By default `protocol='dap2'`, however the default behavior may change in the future.


In [None]:
%%time
ds = open_url(url, protocol='dap2')

In [None]:
ds.tree()

In [None]:
print('Dataset memory user [GBs, uncompressed]: ', ds.nbytes/1e9)
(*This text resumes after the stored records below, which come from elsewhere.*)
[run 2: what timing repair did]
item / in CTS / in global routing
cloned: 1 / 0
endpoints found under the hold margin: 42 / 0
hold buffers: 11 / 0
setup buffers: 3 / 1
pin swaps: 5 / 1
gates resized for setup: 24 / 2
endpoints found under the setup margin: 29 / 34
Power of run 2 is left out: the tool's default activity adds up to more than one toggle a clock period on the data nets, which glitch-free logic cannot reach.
===== config.mk =====
export PLATFORM = sky130hd
export DESIGN_NAME = fnd_scan_reader_flat
export DESIGN_NICKNAME = d
export VERILOG_FILES = /design/src/rtl/fnd_scan_if.sv /design/src/rtl/fnd_scan_reader.sv /design/src/flat_wrapper.sv
export SDC_FILE = /design/constraint.sdc
export NUM_CORES = 1
export LEC_CHECK = 0
export ABC_CLOCK_PERIOD_IN_PS = 3200
export BUFFER_PORTS_ARGS = -buffer_cell sky130_fd_sc_hd__buf_2
export CORE_MARGIN = 2
export CORE_UTILIZATION = 39
export CTS_BUF_LIST = sky130_fd_sc_hd__clkbuf_4 sky130_fd_sc_hd__clkbuf_8
export CTS_CLUSTER_DIAMETER = 120
export DETAILED_ROUTE_END_ITERATION = 16
export GPL_TIMING_DRIVEN = 0
export SLEW_MARGIN = 10
export SYNTH_ARGS = -nofsm -noshare
export SYNTH_HDL_FRONTEND = slang
export SYNTH_SLANG_ARGS = --single-unit

===== constraint.sdc =====
create_clock -name clk -period 3.2 [get_ports clk]
set_input_delay 0.48 -clock clk [delete_from_list [all_inputs] [get_ports clk]]
set_output_delay 0.48 -clock clk [all_outputs]
set_load 0.01 [all_outputs]
**src/rtl/dm_load_wb.sv**
```systemverilog
// MEM/WB stage register and load-return path: aligns/extends the block-RAM or
// bridge read word one cycle after the address, flags bad loads, and holds load data across WB stalls.
module dm_load_wb #(
  parameter logic [31:0] DM_LIMIT     = 32'h0000_2000,
  parameter logic [31:0] PERIPH_BASE  = 32'h0000_7F00,
  parameter logic [31:0] PERIPH_LIMIT = 32'h0000_7F20
) (
  input  logic        clk,
  input  logic        reset,
  input  logic        stall,
  input  logic        flush,
  input  logic        m_valid,
  input  logic [2:0]  m_load_type,
  input  logic [31:0] m_addr,
  input  logic [31:0] m_result,
  input  logic [31:0] m_pc,
  input  logic [4:0]  m_rd,
  input  logic        m_regwrite,
  input  logic [31:0] dm_rdata,
  input  logic [31:0] bridge_rdata,
  output logic        w_valid,
  output logic [31:0] w_pc,
  output logic [4:0]  w_rd,
  output logic        w_regwrite,
  output logic [31:0] w_wdata,
  output logic        w_adel
);

  localparam logic [2:0] LT_NONE = 3'd0, LT_LW = 3'd1, LT_LH = 3'd2,
                         LT_LHU = 3'd3, LT_LB = 3'd4, LT_LBU = 3'd5;

  typedef enum logic {LIVE, HELD} state_t;

  typedef struct packed {
    logic [2:0]  lt;
    logic [1:0]  off;
    logic        periph;
    logic        rw;
    logic [31:0] result;
  } wb_t;

  wb_t         wb;
  state_t      state;
  logic [31:0] hold_reg;

  // MEM-side decode: codes 6/7 collapse to "no load" so they never raise adel.
  logic [2:0] m_lt;
  logic       m_in_dm, m_in_per, m_adel;

  always_comb begin
    m_lt     = (m_valid && m_load_type >= LT_LW && m_load_type <= LT_LBU) ? m_load_type : LT_NONE;
    m_in_dm  = m_addr < DM_LIMIT;
    m_in_per = (m_addr >= PERIPH_BASE) && (m_addr < PERIPH_LIMIT);
    m_adel   = 1'b0;
    if (m_lt != LT_NONE)
      m_adel = ((m_lt == LT_LW) && (m_addr[1:0] != 2'b00)) ||
               (((m_lt == LT_LH) || (m_lt == LT_LHU)) && m_addr[0]) ||
               (!m_in_dm && !m_in_per) ||
               (m_in_per && (m_lt != LT_LW));
  end

  always_ff @(posedge clk or negedge reset) begin
    if (!reset) begin
      w_valid <= 1'b0;
      w_pc    <= '0;
      w_rd    <= '0;
      w_adel  <= 1'b0;
      wb      <= '0;
    end else if (flush || (!stall && !m_valid)) begin
      w_valid <= 1'b0;
      w_pc    <= '0;
      w_rd    <= '0;
      w_adel  <= 1'b0;
      wb      <= '0;
    end else if (!stall) begin
      w_valid   <= 1'b1;
      w_pc      <= m_pc;
      w_rd      <= m_rd;
      w_adel    <= m_adel;
      wb.lt     <= m_lt;
      wb.off    <= m_addr[1:0];
      wb.periph <= m_in_per;
      wb.rw     <= m_regwrite;
      wb.result <= m_result;
    end
  end

  // Return-path alignment from the registered byte offset.
  logic [31:0] src, shifted, ext;
  logic [15:0] half;

  always_comb begin
    src     = wb.periph ? bridge_rdata : dm_rdata;
    shifted = src >> {wb.off, 3'b000};
    half    = wb.off[1] ? src[31:16] : src[15:0];
    case (wb.lt)
      LT_LW:   ext = src;
      LT_LH:   ext = {{16{half[15]}}, half};
      LT_LHU:  ext = {16'h0000, half};
      LT_LB:   ext = {{24{shifted[7]}}, shifted[7:0]};
      LT_LBU:  ext = {24'h000000, shifted[7:0]};
      default: ext = wb.result;
    endcase
  end

  // The RAM may change its output while WB is stalled, so snapshot the load value.
  always_ff @(posedge clk or negedge reset) begin
    if (!reset) begin
      state    <= LIVE;
      hold_reg <= '0;
    end else begin
      case (state)
        LIVE:
          if (stall && !flush && w_valid && !w_adel && (wb.lt != LT_NONE)) begin
            hold_reg <= ext;
            state    <= HELD;
          end
        HELD:
          if (!stall || flush) state <= LIVE;
        default: state <= LIVE;
      endcase
    end
  end

  always_comb begin
    w_regwrite = w_valid & wb.rw & ~w_adel & (w_rd != 5'd0);
    if (w_adel)
      w_wdata = '0;
    else if (wb.lt != LT_NONE && state == HELD)
      w_wdata = hold_reg;
    else
      w_wdata = ext;
  end

endmodule

```
**config.mk**
```make
export PLATFORM = sky130hd
export DESIGN_NAME = dm_load_wb
export DESIGN_NICKNAME = d
export VERILOG_FILES = /design/src/rtl/dm_load_wb.sv
export SDC_FILE = /design/constraint.sdc
export NUM_CORES = 1
export LEC_CHECK = 0
export BUFFER_PORTS_ARGS = -buffer_cell sky130_fd_sc_hd__buf_2
export CAP_MARGIN = 10
export CORE_MARGIN = 2
export CORE_UTILIZATION = 50
export DETAILED_ROUTE_END_ITERATION = 12
export GPL_ROUTABILITY_DRIVEN = 0
export PLACE_DENSITY_LB_ADDON = 0.25
export SYNTH_ARGS = -nofsm -noshare
export SYNTH_HDL_FRONTEND = slang
export SYNTH_SLANG_ARGS = --single-unit
```
**constraint.sdc**
```tcl
create_clock -name clk -period 2.8 [get_ports clk]
set_input_delay 0.28 -clock clk [delete_from_list [all_inputs] [get_ports clk]]
set_output_delay 0.28 -clock clk [all_outputs]
set_load 0.005 [all_outputs]
```
==> Word level (Yosys, flattened, before mapping) <==
Cells that the tools add are included.
{ "word_totals": {"register_bits": 111, "input_bits": 174, "out_inout_bits": 72, "word_cells": 82} }
{ "classes": {"n_lt_le_gt_ge": 5, "n_eq_ne": 10, "shifts": 1, "muxes": 20, "n_bitwise": 5, "reduce_logical": 30} }
{ "op_table": {"columns": ["op", "count"], "rows": [
  ["two-way mux 32 bit", 5],
  ["case mux 32 bit (5 select lines)", 1],
  ["two-way mux 39 bit", 2],
  [">= comparator 32 x 15 -> 1 bit (second input constant)", 1],
  ["< comparator 32 x 14 -> 1 bit (second input constant)", 1],
  ["< comparator 32 x 15 -> 1 bit (second input constant)", 1],
  [">> shifter 32 x 5 -> 8 bit", 1],
  ["two-way mux 16 bit", 1],
  ["logical AND 1 bit", 13],
  ["equality test 3 x 2 -> 1 bit (second input constant)", 4],
  ["two-way mux 5 bit", 2],
  ["two-way mux 1 bit", 7],
  ["equality test 3 x 1 -> 1 bit (second input constant)", 2],
  ["equality test 3 bit (second input constant)", 2],
  ["logical NOT 1 bit", 6],
  ["logical OR 1 bit", 6],
  ["nonzero test 3 bit", 2],
  ["nonzero test 5 bit", 1],
  ["AND 1 bit", 3],
  [">= comparator 3 x 1 -> 1 bit (second input constant)", 1],
  ["less-or-equal comparator 3 bit (second input constant)", 1],
  ["two-way mux 3 bit", 1],
  ["inequality test 3 x 1 -> 1 bit (second input constant)", 1],
  ["inequality test 2 x 1 -> 1 bit (second input constant)", 1],
  ["other kinds (4)", 5]
]} }

==> Longest topological paths before layout <==
Gate-level depths: netlist (run 1).
{ "depth": {"depth_word": 13, "depth_mapped": 9} }

==> Worst setup path before layout (run 1) <==
Ideal clock, no wire load.
{ "synth_path": {"path_type": "register to output", "startpoint": "register wb[33] (netlist bit)", "endpoint": "output w_wdata[10]", "arrival_ns": 1.736, "t_required_ns": 2.520, "path_slack_ns": 0.784, "path_stages_with_launch": 8, "path_buffers": 2, "cell_sequence": "dfrtp_1 -> buf_2 -> buf_4 -> mux2_2 -> a222oi_1 -> a21oi_1 -> a31oi_1 -> a211oi_1"} }
{ "synth_between": {"elab_chain_len": 5, "elab_cells_between_ends": 6, "classes_between": "shift: 1; mux: 5"} }
{ "synth_rtl": {"columns": ["item", "line", "source"], "rows": [
  ["from (decl)", "42", "wb_t wb;"],
  ["two-way mux 32 bit (*)", "93", "src = wb.periph ? bridge_rdata : dm_rdata;"],
  [">> shifter 32 x 5 -> 8 bit / two-way mux 16 bit (equally long branches)", "94, 95", null],
  ["case mux 32 bit (5 select lines) (*)", "96", "case (wb.lt)"],
  ["two-way mux 32 bit (*)", "129", "else if (wb.lt != LT_NONE && state == HELD)"],
  ["two-way mux 32 bit (*)", "127", "if (w_adel)"],
  ["to (decl)", "25", "output logic [31:0] w_wdata,"]
]} }
Mark *: on every way between the ends. The rest lies on a longest branch, timed or not.

==> Final worst setup path (run 1) <==
{ "layout_path": {"startpoint": "register wb[35] (netlist bit)", "endpoint": "output w_wdata[9]"} }
{ "layout_between": {"elab_chain_len": 4, "elab_cells_between_ends": 5, "classes_between": "shift: 1; mux: 4"} }
{ "layout_rtl": {"columns": ["item", "line"], "rows": [
  [">> shifter 32 x 5 -> 8 bit / two-way mux 16 bit (equally long branches)", "94, 95"],
  ["case mux 32 bit (5 select lines) (*)", "96"],
  ["two-way mux 32 bit (*)", "129"],
  ["two-way mux 32 bit (*)", "127"]
]} }
Marks and branches as above.

==> results of run 1 <==
==> cells by family (layout without fill, tap and decap cells) <==
kind of cell	Yosys count	in the layout	synth area share [%]
AO/OA/AOI/OAI	261	261	28.5
AND/OR/NAND/NOR	153	153	11.1
flip-flops	111	111	43.1
multiplexers	66	66	12.2
XOR/XNOR	1	1	0.136
buffers and inverters	62	294	4.95
==> power by group <==
group / internal, mW / leakage, nW / switching, mW / total (mW)
Combinational: 0.297 / 2.23 / 0.337 / 0.634
Clock: 0.709 / 0.151 / 0.634 / 1.34
Sequential: 1.69 / 1.50 / 0.0655 / 1.76
==> cell type report <==
| class | instances | share of cell area, % |
|---|---|---|
| Sequential cell | 111 | 33.6 |
| Clock buffer | 9 | 2.72 |
| Multi-Input combinational cell | 481 | 41.4 |
| Tap cell | 172 | 2.60 |
| Inverter | 4 | 0.181 |
| Timing Repair Buffer | 275 | 18.5 |
| Clock inverter | 6 | 0.967 |
==> through the flow <==
stage               std cells  util (%)
floorplan                 654         -
global placement         1034      61.9
detailed placement       1034      61.9
CTS                      1052      64.6
global route             1058      65.6
finish                   1058      65.6
==> layout by cell type (no fill, tap or decap), types with 3 or more instances in the layout <==
master and instances:
o21ai_0 42, nand2b_1 4, nor2_2 3, o211ai_1 3, o31a_1 7, nor3_1 9, dfrtp_1 107, nor4_1 5
a21oi_2 5, buf_4 26, mux4_2 7, a211oi_1 15, nand2_1 56, buf_2 241, a31oi_2 4, mux2i_1 35
a21oi_1 33, a22o_1 72, buf_6 4, o21ai_1 35, dfrtp_2 3, mux2_2 20, clkbuf_16 10, nor3b_4 3
a31oi_1 11, a311oi_1 7, nor2_1 55, inv_1 3, a22oi_1 9, buf_12 3, a222oi_1 7
==> worst min path at each step <==
stage,from,to,slack [ns],depth (start not counted)
detailed placement,reset,hold_reg[5]$_DFFE_PN0P_,0.40,1
floorplan,reset,hold_reg[0]$_DFFE_PN0P_,-0.02,0
finish,reset,hold_reg[5]$_DFFE_PN0P_,-0.02,1
global placement,reset,hold_reg[5]$_DFFE_PN0P_,0.39,1
CTS,reset,hold_reg[5]$_DFFE_PN0P_,0.02,1
global route,reset,hold_reg[5]$_DFFE_PN0P_,0.05,1
==> per-layer routing <==
metal	GRT usage, %	up-vias
met1	36.7	3145
li1	-	2940
met4	13.3	2
met3	5.38	46
met2	51.5	349
met5	0	-
==> what timing repair did <==
action                                  CTS  global route
endpoints found under the setup margin   31            29
gates resized for setup                   3            18
setup buffers                             3             5
cloned                                    0             1
pin swaps                                 1            10
==> flow_metrics.py, run 1 <==
metrics = {
    "clocking": {
        "cts_buffers": 9,
        "postCtsHoldBufs": 0,
        "cts_htree_levels": 3,
        "cts.sinks": 111,
        "clk_path_buf_depth": 2,
        "clockRootBuffer": "clkbuf_16",
        "cts_tree": "built",
        "worstSkewPairLatency_ns": 0.35,
        "clk_pin_slew_worst_paths_ns": 0.08,
    },
    "detailed_routing": {
        "routedWlPerCell_um": 19.9,
        "drt-met1-wl_mm": 8.10,
        "vias": 6482,
        "ant_nets": 0,
        "routed_wl_mm": 21.0,
        "top_layer": "met5",
        "drt-pass1-iter-count": 6,
        "wl_met2_mm": 10.4,
        "wl_met3_mm": 1.73,
        "drc": 0,
        "drtIter0Drc": 533,
        "viasPerCell": 6.13,
    },
    "floorplanning": {
        "row_count": 41,
        "dieArea_um2": 13800,
        "die_w_um": 118,
        "initial_utilization_pct": 51.1,
        "placeableCoreArea_um2": 12600,
        "die_y_um": 118,
        "boundaryPins": 246,
    },
    "layout": {
        "diodes": 0,
        "final_area_um2": 8280,
        "largest_reg_flops": 39,
        "regArea_um2": 2790,
        "multi_input_area_um2": 3430,
        "final_nets": 1056,
        "final_layout_size_suffix_gt1_share_pct": 39.4,
        "area_delta_synth_final_pct": 28.5,
        "num-fill-cells": 1061,
    },
    "power_and_ir_drop": {
        "peakVddDrop_mv": 0.320,
        "power.total_mw": 3.74,
        "leakagePower_nw": 3.87,
        "powerDensity_nw_per_um2": 451,
    },
    "hold_path": {
        "hp-class": "in2async",
    },
    "timing": {
        "setup_ws_ns": -0.0284,
        "period_needed_ns": 2.83,
        "min_period_over_period_pct": 101,
        "maxSlewHeadroom_pct": 47.0,
        "finalSetupViolCount": 1,
        "fin_tns_setup_ns": -0.0284,
        "rsz0062_at_grt": "yes",
        "fmax_mhz": 354,
        "timing.hold.ws_ns": -0.0160,
        "final_max_slew_viol_count": 0,
        "max_slew.worst_pin.slew_ns": 0.795,
        "hold_viol": 5,
        "fin_skew_ns": 0.00616,
    },
    "placement": {
        "io_buffer_count": 242,
        "place_area_um2": 7810,
        "dp_hpwl_mm": 15.6,
        "pre_cts_ws_ns": 0.277,
    },
    "setup_path": {
        "crit_path_end": "w_wdata[9]",
        "crit_path_top_delay_cell": "a222oi_1",
        "cp_top_family": "compound AO/OA/AOI/OAI gates",
        "crit_chain": "buf_12, mux2_2, a222oi_1, a21oi_1, a31oi_2, a211oi_1, buf_2",
        "critPathLaunch": "wb[35]$_DFFE_PN0P_",
        "setup.worst_path.class": "reg2out",
        "r2r_cells": 6,
        "critPathBufInv": 2,
        "critPathLaunchType": "flop",
        "max_stage_delay_ns": 0.52,
        "rrSetupSlack_ns": 0.63,
        "r2r_start": "wb[35]$_DFFE_PN0P_",
        "r2r-end": "hold_reg[9]$_DFFE_PN0P_",
        "worstPathArrival_ns": 2.55,
        "worst_ep_required_time_ns": 2.52,
        "cp-end-kind": "primary output",
        "cp_max_fo": 13,
        "cp.depth": 7,
    },
    "synthesis": {
        "yosysTopAreaCellShare_pct": 43.1,
        "synth_cells": 654,
        "synth-async-reset-ratio_pct": 100,
        "yosysTopAreaCell": "dfrtp_1",
        "syn-cell-area_um2": 6440,
        "synth-edff-count": 0,
        "seq_area_frac_synth_pct": 43.1,
        "yosys-top-cells-count": "111 x dfrtp_1, 73 x a22o_1, 57 x nor2_1, 56 x nand2_1, 43 x o21ai_0",
        "synth_flop_cell": "dfrtp_1",
        "syn-num-nets": 828,
        "ys_warn_count": 0,
        "syn_area_per_cell_um2": 9.85,
        "synthTopCellsByArea": "dfrtp_1 43%, a22o_1 9.9%, mux2i_1 5.4%, mux2_2 3.5%, o21ai_0 3.3%",
        "synth_most_common_cell": "dfrtp_1",
        "synth-seq-cells": 111,
        "yosysUniqueCellTypes": 54,
    },
    "grt": {
        "grt_overflow_total": 0,
        "grt_pass1_vias": 6386,
        "antenna_found_initial": 1,
        "grt_first_pass_wirelength_mm": 32.7,
        "grt_max_degree": 77,
        "grt_usage_pct": 29.9,
    },
    "job": {
        "cap_violations": 0,
    },
    "status": {
        "outcome": "complete, but fails checks",
        "violations": "negative hold slack, negative setup slack",
    },
}
(Power assumes the default switching activity.)
==> run 2, diff against run 1 <==
--- a/config.mk
+++ b/config.mk
@@ -7,11 +7,12 @@
 export LEC_CHECK = 0
 export BUFFER_PORTS_ARGS = -buffer_cell sky130_fd_sc_hd__buf_2
 export CAP_MARGIN = 10
-export CORE_MARGIN = 2
+export CORE_MARGIN = 3
 export CORE_UTILIZATION = 50
 export DETAILED_ROUTE_END_ITERATION = 12
 export GPL_ROUTABILITY_DRIVEN = 0
 export PLACE_DENSITY_LB_ADDON = 0.25
+export SETUP_SLACK_MARGIN = 0.5
 export SYNTH_ARGS = -nofsm -noshare
 export SYNTH_HDL_FRONTEND = slang
 export SYNTH_SLANG_ARGS = --single-unit
==> run 2 against run 1 <==
The run ends with negative hold slack left. Sequential power is essentially flat. Final area increased by 9.3%. Maximum frequency grew 1.4%. Count of clock-buffer cells in the layout rose by 3. Power decreased by 0.24%. Worst hold slack improved by 0.0017 ns. Via count is 4.1% higher. Critical path depth grew 2. Global-route usage down 0.30 points. Clock skew increased by 0.0019 ns. Combinational power up 16%. Die area rose by 3.4%. Critical path type unchanged. Critical endpoint is now w_wdata[11]. Largest cell class unchanged. Highest routed layer is now met4.
==> flow_metrics.py, run 2 (synthesis results as in run 1) <==
metrics = {
    "detailed_routing": {
        "wl_met3_mm": 2.01,
        "drc": 0,
        "viasPerCell": 6.21,
        "drtIter0Drc": 584,
        "drt-pass1-iter-count": 6,
        "top_layer": "met4",
        "ant_nets": 0,
        "wl_met2_mm": 11.5,
        "vias": 6745,
        "routed_wl_mm": 23.0,
        "routedWlPerCell_um": 21.2,
        "drt-met1-wl_mm": 8.60,
    },
    "placement": {
        "dp.cells": 1032,
        "pre_cts_ws_ns": 0.210,
        "io_buffer_count": 242,
        "dp_hpwl_mm": 15.7,
    },
    "layout": {
        "fin_cells": 1086,
        "largest_reg_flops": 39,
        "num-fill-cells": 894,
        "layout_common_cells": "241 x buf_2, 107 x dfrtp_1, 72 x a22o_1, 56 x nand2_1, 54 x nor2_1",
        "diodes": 0,
        "layout_commonest_cell": "buf_2",
        "area_delta_synth_final_pct": 40.5,
        "final_core_util_pct": 73.5,
        "final_nets": 1087,
        "final_layout_size_suffix_gt1_share_pct": 47.7,
    },
    "timing": {
        "finalSetupViolCount": 0,
        "rsz0062_at_grt": "yes",
        "fin_skew_ns": 0.00805,
        "period_needed_ns": 2.79,
        "setup_ws_ns": 0.00958,
        "final_max_slew_viol_count": 0,
        "max_slew.worst_pin.slew_ns": 0.780,
        "hold_viol": 9,
        "min_period_over_period_pct": 99.7,
        "fmax_mhz": 358,
        "fin_tns_setup_ns": 0,
        "maxSlewHeadroom_pct": 47.9,
        "timing.hold.ws_ns": -0.0144,
    },
    "clocking": {
        "cts_htree_levels": 3,
        "postCtsHoldBufs": 0,
        "clockRootBuffer": "clkbuf_16",
        "cts_buffers": 9,
        "worstSkewPairLatency_ns": 0.36,
        "cts_tree": "built",
        "cts.sinks": 111,
        "clk_pin_slew_worst_paths_ns": 0.07,
        "clk_path_buf_depth": 2,
    },
    "power_and_ir_drop": {
        "powerDensity_nw_per_um2": 412,
        "power.total_mw": 3.73,
        "peakVddDrop_mv": 0.349,
        "leakagePower_nw": 4.15,
    },
    "setup_path": {
        "worstPathArrival_ns": 2.51,
        "cp_max_fo": 6,
        "rrSetupSlack_ns": 0.57,
        "r2r-end": "hold_reg[11]$_DFFE_PN0P_",
        "critPathLaunchType": "flop",
        "cp-end-kind": "primary output",
        "worst_ep_required_time_ns": 2.52,
        "r2r_start": "wb[35]$_DFFE_PN0P_",
        "setup.worst_path.class": "reg2out",
        "r2r_cells": 9,
    },
    "floorplanning": {
        "dieArea_um2": 14300,
        "row_count": 40,
        "die_y_um": 120,
        "boundaryPins": 246,
        "placeableCoreArea_um2": 12300,
        "die_w_um": 120,
        "initial_utilization_pct": 52.3,
    },
    "job": {
        "cap_violations": 0,
    },
    "grt": {
        "grt_overflow_total": 0,
        "grt_first_pass_wirelength_mm": 33.2,
        "antenna_found_initial": 0,
        "grt_max_degree": 62,
        "grt_pass1_vias": 6381,
        "grt_usage_pct": 29.5,
    },
    "status": {
        "violations": "negative hold slack",
        "outcome": "complete, but fails checks",
    },
    "hold_path": {
        "hp-class": "in2async",
    },
}
[run 2: power by group]
group | switching [mW] | internal, mW
logic | 0.386 | 0.346
clock network | 0.602 | 0.633
registers | 0.0652 | 1.69
[run 2: what timing repair did]
action | 4_1_cts | 5_1_grt
setup buffers | 15 | 20
gates resized for setup | 35 | 99
setup endpoints to repair | 34 | 32
pin swaps | 16 | 33
cloned | 2 | 1
[run 2: worst max-delay path: stages, from the launching register on]
cell and delay, ns:
dfrtp_2 0.49, buf_12 0.16, buf_16 0.14, mux2_4 0.31, a222oi_1 0.29, buf_4 0.21, a21oi_1 0.08, a31oi_2 0.22
a211oi_2 0.11, buf_2 0.14
[run 2: worst max-delay path by stage]
stage	start	to	cells after the start	slack (ns)
floorplan	wb[33]$_DFFE_PN0P_	w_wdata[10]	7	0.78
global placement	wb[33]$_DFFE_PN0P_	w_wdata[2]	6	0.28
detailed placement	wb[33]$_DFFE_PN0P_	w_wdata[9]	6	0.21
CTS	wb[35]$_DFFE_PN0P_	w_wdata[16]	8	0.12
global route	wb[35]$_DFFE_PN0P_	w_wdata[12]	8	-0.05
finish	wb[35]$_DFFE_PN0P_	w_wdata[11]	9	0.01
[run 2: layer usage]
| layer | track usage, % | vias to the layer above |
|---|---|---|
| li1 | - | 3009 |
| met1 | 37.0 | 3266 |
| met2 | 50.6 | 399 |
| met3 | 5.51 | 71 |
| met4 | 11.8 | 0 |
| met5 | 0 | - |
[run 2: final cells by class]
class,instances,area [um2],share of cell area (%)
clock inverter,4,31.3,0.345
sequential,111,2790,30.8
multi-input combinational,481,3890,43.0
clock buffer,12,246,2.72
inverter,4,15.0,0.166
timing repair buffer,306,1870,20.7
tap,168,210,2.32
[run 2: per-stage QoR]
stage | hold WS (ns) | cell area, um2
2_1_floorplan | -0.0156 | 6440
3_3_place_gp | 0.379 | 7840
3_5_place_dp | 0.390 | 7840
4_1_cts | 0.0141 | 8410
5_1_grt | 0.0327 | 9050
6_report | -0.0144 | 9050
==> run 3, diff against run 2 <==
--- a/config.mk
+++ b/config.mk
@@ -5,13 +5,14 @@
 export SDC_FILE = /design/constraint.sdc
 export NUM_CORES = 1
 export LEC_CHECK = 0
+export ABC_CLOCK_PERIOD_IN_PS = 2800
 export BUFFER_PORTS_ARGS = -buffer_cell sky130_fd_sc_hd__buf_2
 export CAP_MARGIN = 10
 export CORE_MARGIN = 3
 export CORE_UTILIZATION = 50
 export DETAILED_ROUTE_END_ITERATION = 12
 export GPL_ROUTABILITY_DRIVEN = 0
-export PLACE_DENSITY_LB_ADDON = 0.25
+export PLACE_DENSITY = 0.81
 export SETUP_SLACK_MARGIN = 0.5
 export SYNTH_ARGS = -nofsm -noshare
 export SYNTH_HDL_FRONTEND = slang
==> run 3 against run 2 <==
The run ends with negative setup slack left. Global-route usage is 0.98 points higher. Critical path depth stayed put. Maximum frequency is 4.0% lower. Final area up 1.9%. Count of clock-buffer cells in the layout shrank 3. Highest routed layer is now met5. First-iteration DRC count up 46%. Clock power about the same. Worst hold slack gained 0.15 ns. Flip-flop and latch count unchanged. Die area is the same. Critical endpoint is now w_wdata[8]. Routed wire length up 9.9%. Core utilization up 1.4 points.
**Inspect single variable**



In [None]:
ts = ds['ts']
ts

**Grid Arrays**

- No longer implemented in `DAP4`. These carry copies of dimensions/coverage, and can be considered self-contained.
- Attempting to download into memory `ts` also downloads `time`, `lat`, `lon`.
- Attributes sit the `GridType` level. For example:

```python
ds['ts'].attributes
```
and
```python
ds['ts']['ts'].attributes
```
yield different results.


In [None]:
def decode(variable) -> np.ndarray:
    """Decodes the variable BaseType according with atributes:
        _FillValue
        scale_factor

    Parameters:
        variable: BaseType (pydap model)
    """
    import pydap
    scale_factor = 1
    _Fillvalue = None

    if 'scale_factor' in variable.attributes:
        scale_factor = variable.scale_factor
    if '_FillValue' in variable.attributes:
        if isinstance(variable, pydap.model.GridType):
            data = np.where(variable.array.data == variable._FillValue, np.nan, variable.array.data) 
        elif isinstance(variable, pydap.model.BaseType):
            data = np.where(variable.data == variable._FillValue, np.nan, variable.data)    
    else:
        data = variable.data
    return scale_factor * data

In [None]:
ts.tree()

**Let's make some plots!**

We will pick the Grid type `ts` at `time=0`. Will use `pydap`.


**NOTE**: When making a plot, check for missing values, scale factors, units.


In [None]:
ds['ts'].shape

In [None]:
# download the entire GridType, single snapshot
GTS = ds['ts'][0, :, :]
GTS

In [None]:
GTS.attributes

In [None]:
GTS.shape

In [None]:
len(GTS.data), type(GTS.data)

`NOTE`:
```python
# why are the two different?
len(GTS.data) != GTS.shape 
```
this is because downloading the Grid array downloads too its coordinate dimensions, resulting in a list!


In [None]:
# download the only Array, single snapshot
TS = ds['ts']['ts'][0, :, :]
TS

In [None]:
TS.attributes

```{note}
Since the data is periodic in longitude, we need to append a copy to the array. We need to do this since cartopy interpolates data. If we don't, then there will be missing longitude band of missing data in for plot as shown below:
```

In [None]:
Lon, Lat = np.meshgrid(GTS['lon'].data, GTS['lat'].data)

In [None]:
plt.figure(figsize=(15, 5))
ax = plt.axes(projection=ccrs.Mollweide())
ax.set_global()
ax.coastlines()
ax.contourf(Lon, Lat, np.squeeze(decode(GTS)), 200, transform=ccrs.PlateCarree(), cmap='jet')
plt.show()

**Fig 1**. Global Near surface temperature on a (longitude)-periodic domain.